Lee en Materia cómo el director del museo, el astrofísico chileno-canadiense Mauricio Bitran, ha logrado reunir 50 historias como esas dos. Son evidencias anecdóticas y no pueden llegar a demostrar que explicar la ciencia a niños y jóvenes sea importante para el desarrollo social, pero constituyen una narrativa elocuente, a falta de datos más cuantitativos. Las reflexiones de Bitran plantean un montón de cuestiones que cautivarán a los lectores interesados en la pedagogía, en la ciencia y en la pedagogía de la ciencia.
La ciencia no es solo un cuerpo de conocimientos sobre el mundo, sino también una forma de pensar sobre él
La ciencia no es solo un cuerpo de conocimientos sobre el mundo –eso que solemos enseñar a los niños en la escuela y el instituto—, sino también una forma de pensar sobre él.
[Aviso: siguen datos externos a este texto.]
===== config.mk =====
export PLATFORM = sky130hd
export DESIGN_NAME = muldiv_controller
export DESIGN_NICKNAME = d
export VERILOG_FILES = /design/src/rtl/muldiv_controller.sv
export SDC_FILE = /design/constraint.sdc
export NUM_CORES = 1
export LEC_CHECK = 0
export BUFFER_PORTS_ARGS = -buffer_cell sky130_fd_sc_hd__buf_2
export CORE_AREA = 2 2 42 44
export DETAILED_ROUTE_END_ITERATION = 6
export DIE_AREA = 0 0 44 46
export GPL_TIMING_DRIVEN = 0
export PLACE_DENSITY = 0.74
export SYNTH_ARGS = -nofsm -noshare
export SYNTH_HDL_FRONTEND = slang
export SYNTH_SLANG_ARGS = --single-unit

===== constraint.sdc =====
create_clock -name clk_i -period 1.75 [get_ports clk_i]
set_input_delay 0.175 -clock clk_i [delete_from_list [all_inputs] [get_ports clk_i]]
set_output_delay 0.175 -clock clk_i [all_outputs]
set_load 0.01 [all_outputs]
Una forma obcecadamente autocrítica y sometida cada minuto a la dictadura de la realidad. La ciencia no es discípula del genio, sino esclava del mundo. Esa es su gran diferencia con las humanidades, y la gran razón para que los chavales incorporen el escepticismo y la coherencia interna típicos de la ciencia a su modelo interior del mundo. Solo unos pocos de ellos se harán investigadores, pero todos ellos deberían ser expuestos a esa valiosa herramienta de conocimiento, la mejor que tenemos y que tendremos.
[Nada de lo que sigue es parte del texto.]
`config.mk`:
```
export PLATFORM = sky130hd
export DESIGN_NAME = io_port_arbiter
export DESIGN_NICKNAME = d
export VERILOG_FILES = /design/src/rtl/io_arb_pkg.sv /design/src/rtl/io_arb_rr.sv /design/src/rtl/io_port_arbiter.sv
export SDC_FILE = /design/constraint.sdc
export NUM_CORES = 1
export LEC_CHECK = 0
export ABC_AREA = 1
export ABC_CLOCK_PERIOD_IN_PS = 3200
export BUFFER_PORTS_ARGS = -buffer_cell sky130_fd_sc_hd__buf_4
export CORE_MARGIN = 2
export CORE_UTILIZATION = 50
export CTS_BUF_LIST = sky130_fd_sc_hd__clkbuf_16
export CTS_CLUSTER_DIAMETER = 120
export DETAILED_ROUTE_END_ITERATION = 12
export GPL_ROUTABILITY_DRIVEN = 0
export PLACE_DENSITY = 0.82
export SLEW_MARGIN = 15
export SYNTH_ARGS = -nofsm -noshare
export SYNTH_HDL_FRONTEND = slang
export SYNTH_SLANG_ARGS = --single-unit
```
`constraint.sdc`:
```
create_clock -name clk -period 3.2 [get_ports clk]
set_input_delay 0.64 -clock clk [delete_from_list [all_inputs] [get_ports clk]]
set_output_delay 0.64 -clock clk [all_outputs]
set_load 0.05 [all_outputs]
```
El sueño de Bitran y de su institución museística, sin embargo, no es avasallar con la fuerza aplastante de la razón, sino tender puentes entre ciencias y humanidades. La mayor parte de los políticos son analfabetos científicos, pero la gran mayoría de los científicos son analfabetos políticos, al menos según la bella ecuación del astrofísico. Ambas ignorancias son sinérgicas, y se estimulan la una a la otra en un bucle inagotable de inoperancia. Si los políticos tienen que aprender a pensar como un científico, y los científicos a calcular como un gestor público, es obvio que necesitamos desarrollar un lenguaje común. Mirad a los canadienses.